> **AIM OF THE TASK**
Look through the listing below for the string "floorplanning". Show each line where it occurs.

> **SOURCE MATERIAL**
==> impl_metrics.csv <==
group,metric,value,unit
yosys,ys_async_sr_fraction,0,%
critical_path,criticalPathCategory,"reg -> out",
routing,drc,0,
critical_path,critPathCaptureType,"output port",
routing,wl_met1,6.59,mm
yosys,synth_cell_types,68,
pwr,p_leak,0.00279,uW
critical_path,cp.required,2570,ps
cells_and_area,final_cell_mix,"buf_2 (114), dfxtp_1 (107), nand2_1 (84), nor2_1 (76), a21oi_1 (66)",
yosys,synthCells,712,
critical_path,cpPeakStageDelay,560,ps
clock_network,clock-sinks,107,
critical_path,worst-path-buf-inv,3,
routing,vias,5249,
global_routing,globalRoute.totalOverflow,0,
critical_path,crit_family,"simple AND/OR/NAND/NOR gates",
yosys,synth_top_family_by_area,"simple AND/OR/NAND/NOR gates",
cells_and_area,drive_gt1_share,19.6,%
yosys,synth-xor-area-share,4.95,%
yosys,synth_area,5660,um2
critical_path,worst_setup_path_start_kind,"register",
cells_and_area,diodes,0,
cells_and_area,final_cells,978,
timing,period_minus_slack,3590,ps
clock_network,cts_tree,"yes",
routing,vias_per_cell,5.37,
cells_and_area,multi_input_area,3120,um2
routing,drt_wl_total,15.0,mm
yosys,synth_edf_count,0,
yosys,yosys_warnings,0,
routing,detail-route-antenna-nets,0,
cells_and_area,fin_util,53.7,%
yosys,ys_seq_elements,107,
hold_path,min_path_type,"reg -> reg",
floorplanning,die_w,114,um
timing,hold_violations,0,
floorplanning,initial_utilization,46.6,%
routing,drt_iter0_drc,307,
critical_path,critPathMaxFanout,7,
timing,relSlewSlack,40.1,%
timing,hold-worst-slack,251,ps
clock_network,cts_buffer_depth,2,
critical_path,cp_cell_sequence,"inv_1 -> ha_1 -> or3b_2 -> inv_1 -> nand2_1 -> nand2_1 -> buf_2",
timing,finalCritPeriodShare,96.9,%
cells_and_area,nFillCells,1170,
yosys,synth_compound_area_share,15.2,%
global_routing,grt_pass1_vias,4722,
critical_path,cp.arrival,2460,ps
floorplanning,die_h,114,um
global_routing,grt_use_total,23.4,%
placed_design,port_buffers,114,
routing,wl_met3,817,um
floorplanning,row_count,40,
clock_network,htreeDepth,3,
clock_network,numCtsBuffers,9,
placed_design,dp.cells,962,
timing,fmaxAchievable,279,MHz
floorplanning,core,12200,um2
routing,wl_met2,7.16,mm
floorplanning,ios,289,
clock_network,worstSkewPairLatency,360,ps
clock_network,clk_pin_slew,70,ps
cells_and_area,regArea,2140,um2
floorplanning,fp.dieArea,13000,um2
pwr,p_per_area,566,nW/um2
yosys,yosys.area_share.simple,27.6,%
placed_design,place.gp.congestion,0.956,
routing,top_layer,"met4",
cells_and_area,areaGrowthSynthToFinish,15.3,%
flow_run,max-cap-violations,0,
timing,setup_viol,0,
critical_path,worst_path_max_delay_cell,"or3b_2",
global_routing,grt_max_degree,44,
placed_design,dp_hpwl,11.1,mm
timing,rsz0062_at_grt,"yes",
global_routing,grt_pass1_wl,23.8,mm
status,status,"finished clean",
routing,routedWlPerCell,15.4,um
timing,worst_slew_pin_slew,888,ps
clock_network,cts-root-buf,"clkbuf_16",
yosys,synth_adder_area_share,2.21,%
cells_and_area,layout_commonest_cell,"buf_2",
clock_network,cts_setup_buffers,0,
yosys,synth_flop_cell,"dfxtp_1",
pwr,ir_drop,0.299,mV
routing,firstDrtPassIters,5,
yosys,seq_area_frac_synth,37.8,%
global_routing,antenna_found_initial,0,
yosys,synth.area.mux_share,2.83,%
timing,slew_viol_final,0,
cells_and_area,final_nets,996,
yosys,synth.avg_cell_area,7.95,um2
==> src/rtl/st_sig_pkg.sv <==
package st_sig_pkg;
   typedef enum logic [1:0] {
      MODE_NORMAL = 2'b00,
      MODE_GLOBAL = 2'b01,
      MODE_DETAIL = 2'b10,
      MODE_RSVD   = 2'b11
   } st_mode_e;

   function automatic logic mode_is_test(input logic [1:0] m);
      return (m == MODE_GLOBAL) || (m == MODE_DETAIL);
   endfunction
endpackage

==> src/rtl/st_mode_ctrl.sv <==
module st_mode_ctrl
   import st_sig_pkg::*;
(
   input  logic       clk,
   input  logic       rst_n,
   input  logic [1:0] mode_i,
   input  logic       rd_en_i,
   output logic       test_o,
   output logic       detail_o,
   output logic       clear_o
);
   logic test_q;

   assign test_o   = mode_is_test(mode_i);
   assign detail_o = (mode_i == MODE_DETAIL);

   always_ff @(posedge clk or negedge rst_n) begin
      if (!rst_n) test_q <= 1'b0;
      else        test_q <= test_o;
   end

   // preset on entry, re-arm on a read while testing
   assign clear_o = test_o & (~test_q | rd_en_i);

   p_entry_clear_r9: assert property (@(posedge clk) disable iff (!rst_n)
      (test_o && !$past(test_o)) |-> clear_o);
endmodule

==> src/rtl/st_cmp_bank.sv <==
module st_cmp_bank #(
   parameter int N_OPS  = 8,
   parameter int DATA_W = 16,
   parameter int SEL_W  = 3
) (
   input  logic                    clk,
   input  logic                    rst_n,
   input  logic                    test_i,
   input  logic                    detail_i,
   input  logic [SEL_W-1:0]        sel_i,
   input  logic [N_OPS-1:0]        strobe_i,
   input  logic [N_OPS*DATA_W-1:0] result_i,
   input  logic [N_OPS*DATA_W-1:0] expect_i,
   output logic [N_OPS-1:0]        fail_o
);
   logic [N_OPS-1:0] en;

   for (genvar i = 0; i < N_OPS; i++) begin : g_cmp
      logic mism;
      assign en[i]     = test_i & (~detail_i | (sel_i == SEL_W'(i)));
      assign mism      = result_i[i*DATA_W +: DATA_W] != expect_i[i*DATA_W +: DATA_W];
      assign fail_o[i] = en[i] & strobe_i[i] & mism;
   end

   p_detail_single_r7: assert property (@(posedge clk) disable iff (!rst_n)
      detail_i |-> $onehot0(fail_o));
   p_no_fail_idle_r10: assert property (@(posedge clk) disable iff (!rst_n)
      !test_i |-> (fail_o == '0));
endmodule

==> src/rtl/st_sig_store.sv <==
module st_sig_store #(
   parameter int N_OPS = 8
) (
   input  logic             clk,
   input  logic             rst_n,
   input  logic             clear_i,
   input  logic [N_OPS-1:0] fail_i,
   output logic [N_OPS-1:0] sig_o
);
   logic [N_OPS-1:0] sig_q;

   // a failure on the clearing edge survives into the fresh register
   always_ff @(posedge clk or negedge rst_n) begin
      if (!rst_n) sig_q <= '1;
      else        sig_q <= (clear_i ? '1 : sig_q) & ~fail_i;
   end

   assign sig_o = sig_q;

   p_fail_lands_r3: assert property (@(posedge clk) disable iff (!rst_n)
      (|fail_i) |=> ((sig_q & $past(fail_i)) == '0));
   p_quiet_hold_r4: assert property (@(posedge clk) disable iff (!rst_n)
      (fail_i == '0 && !clear_i) |=> $stable(sig_q));
   p_rearm_r6: assert property (@(posedge clk) disable iff (!rst_n)
      (clear_i && fail_i == '0) |=> (sig_q == '1));
   p_collide_r11: assert property (@(posedge clk) disable iff (!rst_n)
      clear_i |=> (sig_q == ~$past(fail_i)));
endmodule

==> src/rtl/st_signature_top.sv <==
module st_signature_top
   import st_sig_pkg::*;
#(
   parameter int   N_OPS  = 8,
   parameter int   DATA_W = 16,
   localparam int  SEL_W  = (N_OPS > 1) ? $clog2(N_OPS) : 1
) (
   input  logic                    clk,
   input  logic                    rst_n,
   input  logic [1:0]              mode_i,
   input  logic [SEL_W-1:0]        op_sel_i,
   input  logic [N_OPS-1:0]        strobe_i,
   input  logic [N_OPS*DATA_W-1:0] result_i,
   input  logic [N_OPS*DATA_W-1:0] expect_i,
   input  logic                    rd_en_i,
   output logic [N_OPS-1:0]        sig_o
);
   if (N_OPS < 2 || N_OPS > 32) begin : g_bad_nops
      $error("N_OPS must lie in 2..32");
   end
   if (DATA_W < 1) begin : g_bad_width
      $error("DATA_W must be at least 1");
   end

   logic             test_w, detail_w, clear_w;
   logic [N_OPS-1:0] fail_w;

   st_mode_ctrl u_mode (
      .clk(clk), .rst_n(rst_n), .mode_i(mode_i), .rd_en_i(rd_en_i),
      .test_o(test_w), .detail_o(detail_w), .clear_o(clear_w)
   );

   st_cmp_bank #(.N_OPS(N_OPS), .DATA_W(DATA_W), .SEL_W(SEL_W)) u_cmp (
      .clk(clk), .rst_n(rst_n), .test_i(test_w), .detail_i(detail_w),
      .sel_i(op_sel_i), .strobe_i(strobe_i), .result_i(result_i),
      .expect_i(expect_i), .fail_o(fail_w)
   );

   st_sig_store #(.N_OPS(N_OPS)) u_store (
      .clk(clk), .rst_n(rst_n), .clear_i(clear_w), .fail_i(fail_w), .sig_o(sig_o)
   );

   p_frozen_normal_r10: assert property (@(posedge clk) disable iff (!rst_n)
      !mode_is_test(mode_i) |=> $stable(sig_o));
   p_rsvd_as_normal_r2: assert property (@(posedge clk) disable iff (!rst_n)
      (mode_i == MODE_RSVD) |=> $stable(sig_o));
endmodule

==> config.mk <==
export PLATFORM = sky130hd
export DESIGN_NAME = st_signature_top
export DESIGN_NICKNAME = d
export VERILOG_FILES = /design/src/rtl/st_sig_pkg.sv /design/src/rtl/st_mode_ctrl.sv /design/src/rtl/st_cmp_bank.sv /design/src/rtl/st_sig_store.sv /design/src/rtl/st_signature_top.sv
export SDC_FILE = /design/constraint.sdc
export NUM_CORES = 1
export LEC_CHECK = 0
export BUFFER_PORTS_ARGS = -buffer_cell sky130_fd_sc_hd__buf_2
export CORE_AREA = 3 3 109 111
export DETAILED_ROUTE_END_ITERATION = 10
export DIE_AREA = 0 0 112 114
export PLACE_DENSITY = 0.51
export SYNTH_ARGS = -nofsm -noshare
export SYNTH_HDL_FRONTEND = slang
export SYNTH_HIERARCHICAL = 1
export SYNTH_SLANG_ARGS = --single-unit
==> constraint.sdc <==
create_clock -name clk -period 2.55 [get_ports clk]
set_clock_uncertainty 0.15 [all_clocks]
set_input_delay 0.51 -clock clk [delete_from_list [all_inputs] [get_ports clk]]
set_output_delay 0.51 -clock clk [all_outputs]
set_load 0.05 [all_outputs]
==> results of run 1 <==
## area by class of cell
cell class | instances | area [µm²] | share of cell area [%]
Tap cell | 140 | 175.2 | 5.016
Sequential cell | 9 | 235.2 | 6.736
Inverter | 3 | 11.26 | 0.3225
Multi-Input combinational cell | 206 | 1619 | 46.36
Clock buffer | 4 | 45.04 | 1.290
Timing Repair Buffer | 280 | 1406 | 40.27
## power by group through the flow
stage / Clock, W / Combinational [W] / Sequential (W)
after floorplan: 0 / 0.000242 / 0.000289
after global placement: 0 / 0.000628 / 0.000200
after detailed placement: 0 / 0.000639 / 0.000201
after CTS: 0.000180 / 0.000642 / 0.000199
after global routing: 0.000195 / 0.000686 / 0.000203
final: 0.000167 / 0.000629 / 0.000198
## flip-flops by register name (all words and copies together) (netlist names)
register,count
u_store/sig_o,8
u_mode/test_q,1
## cell usage in the layout (no fill, tap or decap)
cell and count:
clkbuf_8 3, nand3b_1 2, clkbuf_1 1, nand4_1 32, nor4_1 8, dfrtp_1 1, o31ai_1 1, o21ai_0 3
xnor2_1 128, nand2b_1 2, ha_1 1, nor2_1 5, inv_1 3, dfstp_2 8, o21ba_1 8, nand3_1 5
buf_2 279, nand2_1 6, dlygate4sd3_1 1, a211oi_1 4, a21oi_2 1
## worst reg2reg max path: stages (launching register included)
cell	delay, ns
dfrtp_1	0.36
a21oi_2	0.41
o21ba_1	0.21
## cell families after synthesis
logic type	count (synthesis)
compound gates	17
xor+xnor	128
fa+ha+maj	1
buf+inv	5
flops	9
simple gates	60
## path summary, 6_finish.rpt
check / startpoint / slack [ns] / depth (start not counted) / to
hold reg to reg: u_store/sig_o[0] / 0.37 / 1 / u_store/sig_o[0]
max in group asynchronous: rst_n / 1.45 / 2 / u_store/sig_o[1]
setup / recovery: u_store/sig_o[3] / 0.85 / 1 / sig_o[3]
hold / removal: u_store/sig_o[0] / 0.37 / 1 / u_store/sig_o[0]
setup reg to reg: u_mode/test_q / 1.36 / 2 / u_store/sig_o[2]
min in group asynchronous: rst_n / 0.55 / 2 / u_mode/test_q
## per-layer routing
layer | track usage, % | up-vias | share of wire, %
li1 | - | 1329 | -
met1 | 10.87 | 1123 | 32
met2 | 24.70 | 158 | 56
met3 | 3.342 | 2 | 11
met4 | 1.202 | 0 | 0.074
met5 | 0 | - | 0
## synth_stat cells
cell      count
xnor2_1     128
nand4_1      32
dfstp_2       8
nor4_1        8
o21ba_1       8
nand2_1       6
nand3_1       5
nor2_1        5
a211oi_1      4
inv_1         3
o21ai_0       3
nand2b_1      2
nand3b_1      2
a21oi_2       1
buf_6         1
clkbuf_1      1
dfrtp_1       1
ha_1          1
o31ai_1       1
## stage by stage
stage                     setup WS [ns]  power [W]  hold slack [ns]
after detailed placement         0.6188  0.0008398           0.2434
final                            0.8489  0.0009949           0.3689
after floorplan                  0.8508  0.0005313          0.06441
after global routing             0.7705   0.001084           0.3878
after CTS                        0.8308   0.001022           0.3725
after global placement           0.6558  0.0008276           0.2414
## what timing repair did
action                                 in CTS  in global routing
hold buffers                                1                  0
setup buffers                               0                  0
endpoints found under the hold margin       1                  0
setup endpoints to repair                   0                  0
==> flow_metrics.tcl, run 1 <==
set metrics [dict create \
    outcome "finished, final reports clean" \
    cts.repair.resized 0 \
    yosys.area.top_type "xnor2_1" \
    synth_top_family_by_area "XOR/XNOR gates" \
    timing.critical_path.cells "buf_2" \
    finalWeightedCongestion 0.8437 \
    synth_compound_area_share_pct 7.518 \
    post_synth_instance_area_mm2 0.001881 \
    crit_required_ns 1.89 \
    cts_inserted_buffers 3 \
    power_frac_clock_pct 16.8 \
    grt_usage_pct 11.49 \
    fmax_mhz 587.9 \
    holdCritPathClass "reg -> reg" \
    grt_setup_unrepaired "no" \
    seq_area_frac_synth_pct 12.51 \
    synth_cells 220 \
    floorplan_row_count 38 \
    ios 280 \
    layout-area-overhead-vs-synth_pct 85.70 \
    switchingPower_w 0.0003674 \
    dp_cells 637 \
    final_min_period_over_clock_period_pct 66.71 \
    antenna-diode-count 0 \
    timing.setup.critical_path_class "reg -> out" \
    combinationalPowerShare_pct 63.3 \
    p_sw_share_pct 36.92 \
    post-route-drc-count 0 \
    number_of_nets_produced_by_synthesis 493 \
    route.antenna.remaining_nets 0 \
    dpl_cell_area_mm2 0.003437 \
    dr_total_vias 2612 \
    numClockSinks 9 \
    final_core_utilization_pct 32.07 \
    totalWireLength_um 8085 \
    synth_cell_types 19 \
    timing_worst_slew_pin_value_ns 0.4839 \
    synth_area_per_cell_um2 8.548 \
    drtPass1Iterations 4 \
    crit_arrival_ns 1.04 \
    critical_path_peak_fanout 2 \
    clk_pin_slew_ns 0.05 \
    final.min_clock_period_ns 1.701 \
    finish.cell_count_without_fillers 642 \
    clock_tree_from_tritoncts "built" \
    crit_path_end_kind "output pin" \
    dieHeight_um 114 \
    finalSetupViolations 0 \
    critical-path-top-delay-family "flip-flops" \
    cts.htree.levels 1 \
    total_leakage_power_nw 1.619 \
    clock_latency_ns 0.23 \
    timing.critical_path.slowest_cell_delay_ns 0.52 \
    die_area_mm2 0.01277 \
    routed_wire_length_per_instance_um 12.59 \
    cell_internal_pwr_w 0.0006276 \
    cell_with_the_largest_stage_delay_on_the_worst_path "dfstp_2" \
    core_area_mm2 0.01089 \
    synth.top_cells.by_area "xnor2_1 (60%), dfstp_2 (11%), nand4_1 (11%)" \
    timing.slew.headroom_pct 67.74 \
    final_area_mm2 0.003492 \
    synth_adder_area_share_pct 0.6653 \
    drtIter0Drc 19 \
    numPortBuffers 279 \
    vdd_ir_drop_max_mv 0.1091 \
    proportion_of_layout_cells_with_a_drive_suffix_above_1_pct 57.97 \
    final_nets 776 \
    grt_remaining_overflow 0 \
    ctsRootBufferMaster "clkbuf_8" \
    grt_max_degree 10 \
    cts_buffer_depth 2 \
    max-cap-violations 0 \
    grt_antenna_before_repair 0 \
    slew_violations 0 \
    post_synthesis_sequential_element_count 9 \
    synth_largest_type_area_fraction_pct 59.61 \
    start_kind "register" \
    ys.warnings.count 6 \
    critical_path_buf_inv_count 1 \
    final-hold-violation-count 0 \
    fillerInstances 1169 \
    share_seq_of_total_power_pct 19.9 \
    hpwl_detailed_um 7595 \
    start_util_pct 17.27 \
    first_global_vias 2716 \
    setup_total_negative_slack_ns 0 \
    avgViaCountPerCell 4.069 \
    post_synth_xor_area_fraction_pct 59.61 \
    grt_first_pass_wirelength_um 11990 \
    synth-simple-area-share_pct 18.30 \
    die_w_um 112 \
    power.density_cell_area_mw_per_mm2 284.9 \
    post_synth_mux_area_share_pct 0 \
]
(Power assumes the default switching activity.)
==> inputs of run 2 (changes only) <==
Settings changed: CORE_AREA 3 3 109 111 to 3 3 108 110, DIE_AREA 0 0 112 114 to 0 0 111 113, PLACE_DENSITY 0.51 to 0.52.
Clock period 2.55 ns to 1.6 ns, I/O delays scaled along.
==> run 2 against run 1 <==
- critical path depth unchanged
- clock power grew 71%
- worst hold slack worse by 0.068 ns
- final area rose by 1.2%
- via count hardly changed
- flip-flop and latch count is the same
- count of clock-buffer cells in the layout decreased by 1
- non-clock buffer count rose by 5
- critical endpoint is now sig_o[4]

> **EXERCISE ANSWER**
floorplanning,die_w,114,um
floorplanning,initial_utilization,46.6,%
floorplanning,die_h,114,um
floorplanning,row_count,40,
floorplanning,core,12200,um2
floorplanning,ios,289,
floorplanning,fp.dieArea,13000,um2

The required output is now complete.